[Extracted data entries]
==*==
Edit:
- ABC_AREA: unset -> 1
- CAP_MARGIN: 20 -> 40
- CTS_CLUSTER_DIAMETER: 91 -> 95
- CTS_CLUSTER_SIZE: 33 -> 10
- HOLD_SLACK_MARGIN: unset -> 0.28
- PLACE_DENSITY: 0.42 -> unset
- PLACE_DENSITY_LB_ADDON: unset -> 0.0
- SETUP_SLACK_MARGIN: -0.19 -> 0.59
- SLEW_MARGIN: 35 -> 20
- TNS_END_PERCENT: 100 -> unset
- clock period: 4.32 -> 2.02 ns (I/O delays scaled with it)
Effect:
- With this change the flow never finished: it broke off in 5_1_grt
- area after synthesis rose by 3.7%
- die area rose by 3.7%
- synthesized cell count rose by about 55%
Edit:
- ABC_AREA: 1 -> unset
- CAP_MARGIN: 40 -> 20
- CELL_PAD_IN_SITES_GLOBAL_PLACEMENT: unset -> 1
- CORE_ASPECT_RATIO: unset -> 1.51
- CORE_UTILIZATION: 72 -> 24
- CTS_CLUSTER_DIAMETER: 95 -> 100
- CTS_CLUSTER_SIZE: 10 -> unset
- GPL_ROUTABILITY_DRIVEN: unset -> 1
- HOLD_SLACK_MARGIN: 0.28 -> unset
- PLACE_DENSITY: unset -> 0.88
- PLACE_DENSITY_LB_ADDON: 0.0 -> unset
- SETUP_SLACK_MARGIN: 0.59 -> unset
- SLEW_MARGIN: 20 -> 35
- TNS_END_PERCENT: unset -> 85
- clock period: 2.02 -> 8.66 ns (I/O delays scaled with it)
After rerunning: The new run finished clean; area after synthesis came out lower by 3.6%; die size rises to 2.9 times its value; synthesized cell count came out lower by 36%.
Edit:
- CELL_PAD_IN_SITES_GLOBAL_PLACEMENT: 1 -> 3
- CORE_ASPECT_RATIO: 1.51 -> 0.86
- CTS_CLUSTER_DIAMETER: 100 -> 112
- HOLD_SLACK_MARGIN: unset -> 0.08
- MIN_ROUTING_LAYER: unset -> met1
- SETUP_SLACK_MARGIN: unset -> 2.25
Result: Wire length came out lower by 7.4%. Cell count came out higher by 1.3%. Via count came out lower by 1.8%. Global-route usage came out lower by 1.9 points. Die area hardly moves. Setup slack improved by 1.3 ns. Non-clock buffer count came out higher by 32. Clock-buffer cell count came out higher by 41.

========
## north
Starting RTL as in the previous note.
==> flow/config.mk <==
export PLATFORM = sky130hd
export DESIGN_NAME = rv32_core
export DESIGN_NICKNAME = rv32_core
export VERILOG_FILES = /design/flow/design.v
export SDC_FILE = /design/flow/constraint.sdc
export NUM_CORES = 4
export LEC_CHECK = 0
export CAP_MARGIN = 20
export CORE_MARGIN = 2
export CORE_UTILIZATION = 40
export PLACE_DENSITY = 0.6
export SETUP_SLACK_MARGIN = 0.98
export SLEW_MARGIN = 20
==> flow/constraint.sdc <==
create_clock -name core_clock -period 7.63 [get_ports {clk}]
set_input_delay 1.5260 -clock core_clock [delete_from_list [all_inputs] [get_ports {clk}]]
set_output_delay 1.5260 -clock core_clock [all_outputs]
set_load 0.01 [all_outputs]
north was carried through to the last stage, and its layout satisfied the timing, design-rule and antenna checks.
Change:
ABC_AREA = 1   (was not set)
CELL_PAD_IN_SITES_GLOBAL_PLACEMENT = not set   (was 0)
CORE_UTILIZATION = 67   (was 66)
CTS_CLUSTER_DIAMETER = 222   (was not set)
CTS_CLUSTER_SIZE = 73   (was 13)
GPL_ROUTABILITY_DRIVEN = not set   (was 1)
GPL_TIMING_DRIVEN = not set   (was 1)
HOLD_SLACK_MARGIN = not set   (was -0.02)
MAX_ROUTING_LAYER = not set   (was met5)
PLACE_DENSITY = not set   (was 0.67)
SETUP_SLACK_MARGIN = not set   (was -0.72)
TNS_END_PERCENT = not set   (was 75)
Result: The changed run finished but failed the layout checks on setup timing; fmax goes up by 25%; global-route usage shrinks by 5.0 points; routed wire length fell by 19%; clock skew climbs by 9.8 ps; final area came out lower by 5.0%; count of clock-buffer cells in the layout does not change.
==> flow/design.v <==
module fullreg #(  parameter N = 16 )(
    input [N-1:0] d,
    output reg [N-1:0] q,
    input clk,
    input en,
    input clr,  
    input rst   
    );
always @(posedge clk,posedge rst) begin
    if(rst)
        q<=0;
    else    
    if(en==1)begin
        if(clr)
            q<=0;
        else
            q<=d;
    end
end
endmodule
module exp_adder_bias (
    input  wire [7:0] exp1,    
    input  wire [7:0] exp2,    
    output wire [7:0] exp_out  
);
    wire [8:0] sum;            
    wire [8:0] sum_minus_bias;
    assign sum = exp1 + exp2;
    assign sum_minus_bias = sum - 9'd127;
    assign exp_out = sum_minus_bias[7:0];
endmodule
Setup of garnet:
// Classic_Pong_Top
module Classic_Pong_Top (
    input clk_i,
    input rst_i,
    input UART_RX_i,
    input sw1_i,
    input sw2_i,
    input sw3_i,
    input sw4_i,
    output VGA_Hsync_o,
    output VGA_Vsync_o,
    output VGA_Red_0_o,
    output VGA_Red_1_o,
    output VGA_Red_2_o,
    output VGA_Grn_0_o,
    output VGA_Grn_1_o,
    output VGA_Grn_2_o,
    output VGA_Blu_0_o,
    output VGA_Blu_1_o,
    output VGA_Blu_2_o
);
clock: 5.95 ns
lec_check: 0
cap_margin: 30
cell_pad_in_sites_global_placement: 0
core_margin: 6
core_utilization: 68
hold_slack_margin: 0.07
min_routing_layer: met1
place_density_lb_addon: 0.11
slew_margin: 20
tns_end_percent: 70
run.sh (not shown) runs the stock make flow with config.mk's settings and CLKGATE_MAP_FILE=.
Relative to garnet, the following input files were edited for nickel:
# garnet
export LEC_CHECK = 0
export CAP_MARGIN = 30
export CELL_PAD_IN_SITES_GLOBAL_PLACEMENT = 0
export CORE_MARGIN = 6
export CORE_UTILIZATION = 68
export HOLD_SLACK_MARGIN = 0.07
export MIN_ROUTING_LAYER = met1
export PLACE_DENSITY_LB_ADDON = 0.11
export SLEW_MARGIN = 20
export TNS_END_PERCENT = 70
create_clock -name core_clock -period 5.95 [get_ports {clk_i}]
# nickel
export LEC_CHECK = 0
export ABC_AREA = 1
export CAP_MARGIN = 20
export CORE_MARGIN = 2
export CORE_UTILIZATION = 72
export SLEW_MARGIN = 20
create_clock -name core_clock -period 5.45 [get_ports {clk_i}]
Results
- In nickel, the aggregate routed wire length came out 26% above the value in garnet.
- nickel vs. garnet: setup slack rose by 0.084 ns; via count rose by 3,707; portion of total power attributed to combinational logic rose by 0.3 points.
- Aoi/oai-family share of the synthesized area, garnet and nickel: lower on garnet
- The higher portion of the layout cell area used by clock cells of garnet and nickel is in garnet.
- Number of logic stages on the critical path including buffering: nickel vs garnet up 4
- As far as post-cts repair resize count goes, nickel and garnet are indistinguishable; the numbers are identical.
- DRC violation count after routing: garnet vs nickel identical
- Maximum frequency from static timing analysis (garnet / nickel): 0.840
## Diff of input files: onyx against nickel
# nickel
export LEC_CHECK = 0
export ABC_AREA = 1
export CAP_MARGIN = 20
export CORE_MARGIN = 2
export CORE_UTILIZATION = 72
export SLEW_MARGIN = 20
create_clock -name core_clock -period 5.45 [get_ports {clk_i}]
# onyx
export LEC_CHECK = 0
export CAP_MARGIN = 20
export CORE_MARGIN = 2
export CORE_UTILIZATION = 72
export PLACE_DENSITY = 0.6
export SLEW_MARGIN = 20
create_clock -name core_clock -period 8.82 [get_ports {clk_i}]
==> comparison <==
Cmp onyx vs nickel: power lower in onyx
Of nickel and onyx, onyx shows the higher number of different library cells in the post-synthesis netlist, with nickel below it.
Re number of nets in the layout: nickel and onyx aren't equal, and the lower value belongs to onyx.
Layout-stage area growth over the synthesis result: onyx higher than nickel
Synthesized-area fraction occupied by adder cells: onyx > nickel
On total iterations of the first detailed-routing run, the lower figure sits with onyx, not nickel.
Relative to onyx, the following input files were edited for juniper:
# onyx
export LEC_CHECK = 0
export CAP_MARGIN = 20
export CORE_MARGIN = 2
export CORE_UTILIZATION = 72
export PLACE_DENSITY = 0.6
export SLEW_MARGIN = 20
create_clock -name core_clock -period 8.82 [get_ports {clk_i}]
# juniper
export LEC_CHECK = 0
export ABC_AREA = 1
export CAP_MARGIN = 20
export CORE_MARGIN = 2
export CORE_UTILIZATION = 72
export PLACE_DENSITY_LB_ADDON = 0.08
export SLEW_MARGIN = 20
create_clock -name core_clock -period 5.31 [get_ports {clk_i}]
### Flow results
- onyx → juniper: setup clock skew after layout lost 0.0069 ns; maximum frequency picked up an extra 50 MHz.
- onyx → juniper: number of tap cells added at floorplan up 44; share of synthesized area spent on multiplexers down 1.5 points; met3 demand-to-capacity share in global routing flat.

========
Starting RTL as in the previous note.
clock: 12.2 ns
lec_check: 0
abc_area: 1
cap_margin: 15
core_margin: 2
core_utilization: 70
cts_cluster_diameter: 285
place_density_lb_addon: 0.01
setup_slack_margin: 3.44
slew_margin: 20
==> next run, changes <==
==> flow/config.mk (replaced) <==
export PLATFORM = sky130hd
export DESIGN_NAME = Classic_Pong_Top
export DESIGN_NICKNAME = Classic_Pong_Top
export VERILOG_FILES = /design/flow/design.v
export SDC_FILE = /design/flow/constraint.sdc
export NUM_CORES = 4
export LEC_CHECK = 0
export CAP_MARGIN = 20
export CORE_MARGIN = 2
export CORE_UTILIZATION = 40
export PLACE_DENSITY = 0.6
export SLEW_MARGIN = 20
==> flow/constraint.sdc (replaced) <==
create_clock -name core_clock -period 9.56 [get_ports {clk_i}]
set_input_delay 1.9120 -clock core_clock [delete_from_list [all_inputs] [get_ports {clk_i}]]
set_output_delay 1.9120 -clock core_clock [all_outputs]
set_load 0.01 [all_outputs]
After rerunning:
- die size is higher by 55%
- worst setup slack gets worse by 2300 ps
- final cell count goes down by 17%
- power rose by 26%
- via count decreases by 25%
- worst hold slack gains 28 ps
- synthesized area drops by 10%
- register-to-register slack degrades by 2900 ps
==> next run, changes <==
--- a/flow/config.mk
+++ b/flow/config.mk
@@ -9,3 +9,3 @@
 export CORE_MARGIN = 2
-export CORE_UTILIZATION = 40
+export CORE_UTILIZATION = 19
 export PLACE_DENSITY = 0.6
==> flow/constraint.sdc (replaced) <==
create_clock -name core_clock -period 45.5 [get_ports {clk_i}]
set_input_delay 9.1000 -clock core_clock [delete_from_list [all_inputs] [get_ports {clk_i}]]
set_output_delay 9.1000 -clock core_clock [all_outputs]
set_load 0.01 [all_outputs]
What happened:
- The new run ran to the end with no violations
- worst setup slack improves by 29000 ps
- routed wire length rises slightly
- hold slack degrades by 21 ps
- synthesized cell count is unchanged
- total power falls by well over a third
- clock skew rises by 16 ps
- die size rises by well over a third
==> next run, changes <==
--- a/flow/config.mk
+++ b/flow/config.mk
@@ -9,4 +9,6 @@
 export CORE_MARGIN = 2
-export CORE_UTILIZATION = 19
+export CORE_UTILIZATION = 72
+export CTS_CLUSTER_SIZE = 100
 export PLACE_DENSITY = 0.6
 export SLEW_MARGIN = 20
+export TNS_END_PERCENT = 5
==> flow/constraint.sdc (replaced) <==
create_clock -name core_clock -period 17.7 [get_ports {clk_i}]
set_input_delay 3.5400 -clock core_clock [delete_from_list [all_inputs] [get_ports {clk_i}]]
set_output_delay 3.5400 -clock core_clock [all_outputs]
set_load 0.01 [all_outputs]
Result: The new run went through all stages and came out clean; routed wire length shrinks by 0.66%; non-clock buffer count shrinks by 1; design area shrinks by 6.9%; total power grows by 130%; synthesized cell count does not change; hold slack improves by 17 ps; setup slack degrades by 22000 ps; count of clock-buffer cells in the layout shrinks by 7; flip-flop count stays the same.
==> next run, changes <==
--- a/flow/config.mk
+++ b/flow/config.mk
@@ -9,6 +9,4 @@
 export CORE_MARGIN = 2
-export CORE_UTILIZATION = 72
-export CTS_CLUSTER_SIZE = 100
+export CORE_UTILIZATION = 40
 export PLACE_DENSITY = 0.6
 export SLEW_MARGIN = 20
-export TNS_END_PERCENT = 5
==> flow/constraint.sdc (replaced) <==
create_clock -name core_clock -period 12.1 [get_ports {clk_i}]
set_input_delay 2.4200 -clock core_clock [delete_from_list [all_inputs] [get_ports {clk_i}]]
set_output_delay 2.4200 -clock core_clock [all_outputs]
set_load 0.01 [all_outputs]
Sequential cell count does not change.
Via count falls by about 2.4%.
Worst setup slack gets worse by 4300 ps.
Cell area rises by 2.5%.
Synthesized cell count is unchanged.
Critical path depth falls by 5.
==> next run, changes <==
==> flow/constraint.sdc (replaced) <==
create_clock -name core_clock -period 40.0 [get_ports {clk_i}]
set_input_delay 8.0000 -clock core_clock [delete_from_list [all_inputs] [get_ports {clk_i}]]
set_output_delay 8.0000 -clock core_clock [all_outputs]
set_load 0.01 [all_outputs]
Result: Clock power went down by 68%; core utilization went up by 0.21 points; final area went up by 0.46%; non-clock buffer count stays the same; routed wire length hardly moves.

========
Classic_Pong_Top again, from the RTL that the note above started with.
export LEC_CHECK = 0
export CAP_MARGIN = 15
export CORE_MARGIN = 2
export CORE_UTILIZATION = 72
export CTS_CLUSTER_DIAMETER = 363
export CTS_CLUSTER_SIZE = 25
export PLACE_DENSITY_LB_ADDON = 0.0
export SETUP_SLACK_MARGIN = 4.37
export SLEW_MARGIN = 20
create_clock -name core_clock -period 14.7 [get_ports {clk_i}]
Then changed:
CAP_MARGIN = 20   (was 15)
CTS_CLUSTER_DIAMETER = default   (was 363)
CTS_CLUSTER_SIZE = default   (was 25)
PLACE_DENSITY_LB_ADDON = 0.01   (was 0.0)
SETUP_SLACK_MARGIN = 1.57   (was 4.37)
clock period = 5.31 ns   (was 14.7 ns; I/O delays follow)
Global-route usage grows by 1.3 points.
Non-clock buffer count grows by 2.
Design area grows by about 4.5%.
First-iteration DRC count grows by 27%.
Worst setup slack loses 8.1 ns.
Core utilization grows by 3.5 points.
Count of clock-buffer cells in the layout grows by 31.
Routed wire length grows by 5.4%.
Via count grows by 3.1%.
Then changed:
ABC_AREA = 1   (was default)
CTS_CLUSTER_SIZE = 15   (was default)
GPL_ROUTABILITY_DRIVEN = 0   (was default)
SETUP_SLACK_MARGIN = -0.14   (was 1.57)
Outcome: The changed run went through all stages and came out clean. Hold slack degrades by 0.012 ns. Global-route usage climbs by 3.4 points. Worst setup slack improved by 0.56 ns. Core utilization drops by 0.94 points. Total power decreases by 2.8%.
Then changed:
CTS_CLUSTER_DIAMETER = 364   (was default)
GPL_TIMING_DRIVEN = 0   (was default)
PLACE_DENSITY_LB_ADDON = 0.02   (was 0.01)
SETUP_SLACK_MARGIN = default   (was -0.14)
The new run ran to the end with no violations; maximum frequency is lower by about 9%; area after synthesis does not change; routed wire length climbs by about 4.3%; critical path depth is unchanged; power is lower by about 13%; flip-flop count does not change; die size stays the same; non-clock buffer count came out higher by 49; worst setup slack loses 0.30 ns; cell area goes down by about 1%.
Then changed:
CTS_CLUSTER_DIAMETER = default   (was 364)
CTS_CLUSTER_SIZE = 72   (was 15)
GPL_ROUTABILITY_DRIVEN = default   (was 0)
GPL_TIMING_DRIVEN = default   (was 0)
PLACE_DENSITY = 0.38   (was default)
PLACE_DENSITY_LB_ADDON = default   (was 0.02)
SETUP_SLACK_MARGIN = -0.14   (was default)
After rerunning: Design area is higher by about 1.1%. Clock skew is about the same. Hold slack got worse by 0.0055 ns. Sequential power hardly moves. Total power rises by 16%. Non-clock buffer count is lower by 48. Via count shrinks by about 1.4%.
Power and IR drop assume default switching activity.
Design archon_top, start of the top module:
module archon_top (
    input wire clk,
    input wire reset,  
    input wire [15:0] external_entropy_in,  
    input wire [7:0] analog_entropy_raw,    
    input wire [1:0] ml_predicted_action,  
    input wire ml_risk_flag_top,           
    input wire manual_lock_top,            
    input wire analog_lock_override,
    input wire analog_flush_override,
    input wire quantum_override_signal,  
    input wire [1:0] mission_profile,          
    input wire override_authentication_valid,  
    input wire [7:0] entropy_threshold_fsm,    
    output wire [3:0] cpu_debug_pc,
    output wire [15:0] cpu_debug_instr,
    output wire cpu_debug_stall,
    output wire cpu_debug_flush,
    output wire cpu_debug_lock,
    output wire [7:0] cpu_debug_fsm_entropy_log,
    output wire [2:0] cpu_debug_fsm_instr_type_log,
    output wire cpu_debug_hazard_flag,
    output wire [1:0] cpu_debug_fsm_state,
    output wire cpu_debug_shock_detected,
    output wire [1:0] cpu_debug_classified_entropy,
    output wire system_enable_fire_pulse  
);
clock: 25.1 ns
lec_check: 0
abc_area: 0
cap_margin: 40
cell_pad_in_sites_global_placement: 1
core_margin: 10
core_utilization: 41
cts_cluster_diameter: 382
gpl_timing_driven: 1
hold_slack_margin: -0.04
max_routing_layer: met4
setup_slack_margin: -1.98
slew_margin: 20
tns_end_percent: 20
run.sh (not shown) runs the stock make flow with config.mk's settings and CLKGATE_MAP_FILE=.
Change:
ABC_AREA = default   (was 0)
CAP_MARGIN = 20   (was 40)
CELL_PAD_IN_SITES_GLOBAL_PLACEMENT = default   (was 1)
CORE_MARGIN = 2   (was 10)
CORE_UTILIZATION = 70   (was 41)
CTS_CLUSTER_DIAMETER = default   (was 382)
GPL_TIMING_DRIVEN = default   (was 1)
HOLD_SLACK_MARGIN = default   (was -0.04)
MAX_ROUTING_LAYER = default   (was met4)
SETUP_SLACK_MARGIN = default   (was -1.98)
TNS_END_PERCENT = default   (was 20)
clock period = 6.22 ns   (was 25.1 ns; I/O delays follow)
After rerunning:
- This time the run ran to the end with violations: setup timing
- via count goes up by 12%
- clock skew increases by 0.0061 ns
- routed wire length goes up by 4.0%
- final area rose by 4.8%

* * *

Setup of run 1:
archon_top again, from the RTL that the note above started with.
clock: 9.88 ns
lec_check: 0
abc_area: 1
cap_margin: 20
core_margin: 2
core_utilization: 72
cts_cluster_diameter: 224
cts_cluster_size: 15
gpl_routability_driven: 0
max_routing_layer: met4
place_density_lb_addon: 0.06
setup_slack_margin: 0.88
slew_margin: 20
Run 1: all stages done; final checks FAILED (setup timing).
The following lists how run 2 was set up differently from run 1:
Settings: clearing SETUP_SLACK_MARGIN, which used to be 0.88; clearing CTS_CLUSTER_SIZE, which used to be 15; clearing MAX_ROUTING_LAYER, which used to be met4; swapping 72 for 44 in CORE_UTILIZATION; clearing PLACE_DENSITY_LB_ADDON, which used to be 0.06; clearing GPL_ROUTABILITY_DRIVEN, which used to be 0; clearing CTS_CLUSTER_DIAMETER, which used to be 224; clearing ABC_AREA, which used to be 1; swapping 9.88 for 6.73 in the clock period (ns, I/O delays scaled along).
--- outcome ---
- Across run 1 and run 2, no clean finish was achieved.
- To summarise run 1: no stage aborted, but the layout did not pass its checks, failing on setup timing.
- In run 2 the implementation completed, yet the final layout does not meet the checks, the culprit being setup timing.
- When run 2 is set beside run 1, its number of global-route vias before repair turns out to be 1085 smaller.
- Worst endpoint data arrival time on run 2 is down relative to run 1.
- What run 2 reported for number of rows in the core area has to be multiplied by 0.76 to get the figure for run 1.
- Run 2 gives more area of the core than run 1 did.
- Per the comparison of run 2 with run 1, flop share of the area shrank by 3.2 points, largest fanout on the critical path grew by 1.
- Between run 2 and run 1, the core utilization is lower for run 2.
#### Input delta (run 3 over run 2)
Settings: changing CORE_UTILIZATION from 44 to 40; changing the clock period (ns, I/O delays scaled along) from 6.73 to 17.8.
==> results <==
Run 3 ended with every stage complete and zero timing, DRC or antenna violations.
Relative to run 3, the following input files were edited for run 4:
Settings: a change of CORE_UTILIZATION from 40 to 72; an added ABC_AREA of 1; a change of the clock period (ns, I/O delays scaled along) from 17.8 to 23.9.
### Flow results
The wire length in run 4 was lower than what run 3 gave.
Final design instance area without fill (lower): run 4
Compared with run 3, run 4 shows a higher global-route usage.
Density: run 4 denser than run 3
Run 4 against run 3: total routed wire length on the met1 layer -about 13%; total CTS buffers -4; fraction of the cycle the final worst path needs -14 points.
#### Input delta (run 5 over run 4)
Settings: changing CORE_UTILIZATION from 72 to 66; removing ABC_AREA (formerly 1); changing the clock period (ns, I/O delays scaled along) from 23.9 to 13.2.
Results
Compared with run 4, in run 5 arithmetic-cell share of the synthesized area counting full adders, half adders and majority gates fell by 1.3 points; synthesis area per yosys saw an increase; summed area of non-filler cells in the final layout saw an increase.
Run 5 vs. run 4: sequential share of layout area went down.
Run 5 against run 4: quantity of gates resized following cts increased by 5 relative to the old numbers, clock network contribution to total cell area decreased by 0.35 points relative to the old numbers.
Status | run 5 and run 4 | clean
[inputs] run 6 vs run 5
Settings: changing CORE_UTILIZATION from 66 to 52; changing the clock period (ns, I/O delays scaled along) from 13.2 to 10.1.
Findings:
Looking at utilization, run 6 sits 13 points below run 5.
The final reports for run 6 and run 5 show number of clock buffers inserted by TritonCTS higher in the former.
Layout net count of run 6 exceeds that of run 5 slightly.
Total die area, run 6 and run 5: larger value in run 6
Compared with run 5, run 6 shows total setup violations reported at the end of the flow higher by 1.
On number of clock buffers in the layout: run 6 sits above run 5.
What the final checks of run 6 revealed, after a flow that finished every stage, was a layout that fails on setup timing.
module alu (
    input logic is_calc_bmi,
    input logic is_calc_bmr,
    input logic [31:0] height,   
    input logic [31:0] weight,   
    input logic [6:0] funct7,    
    output logic [31:0] result
);
    logic [31:0] bmi;
    logic [31:0] bmr;
    logic [31:0] height_mm;
    logic [31:0] height_m2;
    logic [31:0] weight_x10000;  
    logic [5:0] age;
    logic gender;  
    assign gender = funct7[6];
    assign age = funct7[5:0];
    always@(*)begin
        height_mm = height * 10;  
        height_m2 = (height_mm * height_mm) / 10000;  
        weight_x10000 = weight * 10000;
        bmi = 0;
        bmr = 0;
        if (is_calc_bmi) begin
            if (height_m2 != 0)
                bmi = weight_x10000 / height_m2;   
            else
                bmi = 0;
            result = bmi;
        end
        else if (is_calc_bmr) begin
            bmr = (10 * weight) + (625 * height / 100) - (5 * age);
            if (gender)
                bmr = bmr + 5;
            else
                bmr = bmr - 161;
            result = bmr;
        end
        else begin
            result = 0;   
        end
    end
endmodule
==*==
Problem requirements:
Using the records above, set down exactly the lines from the one with "CTS_CLUSTER_DIAMETER = 222" through the one with "TNS_END_PERCENT = not", inclusive, and nothing more.

Solved problem:
CTS_CLUSTER_DIAMETER = 222   (was not set)
CTS_CLUSTER_SIZE = 73   (was 13)
GPL_ROUTABILITY_DRIVEN = not set   (was 1)
GPL_TIMING_DRIVEN = not set   (was 1)
HOLD_SLACK_MARGIN = not set   (was -0.02)
MAX_ROUTING_LAYER = not set   (was met5)
PLACE_DENSITY = not set   (was 0.67)
SETUP_SLACK_MARGIN = not set   (was -0.72)
TNS_END_PERCENT = not set   (was 75)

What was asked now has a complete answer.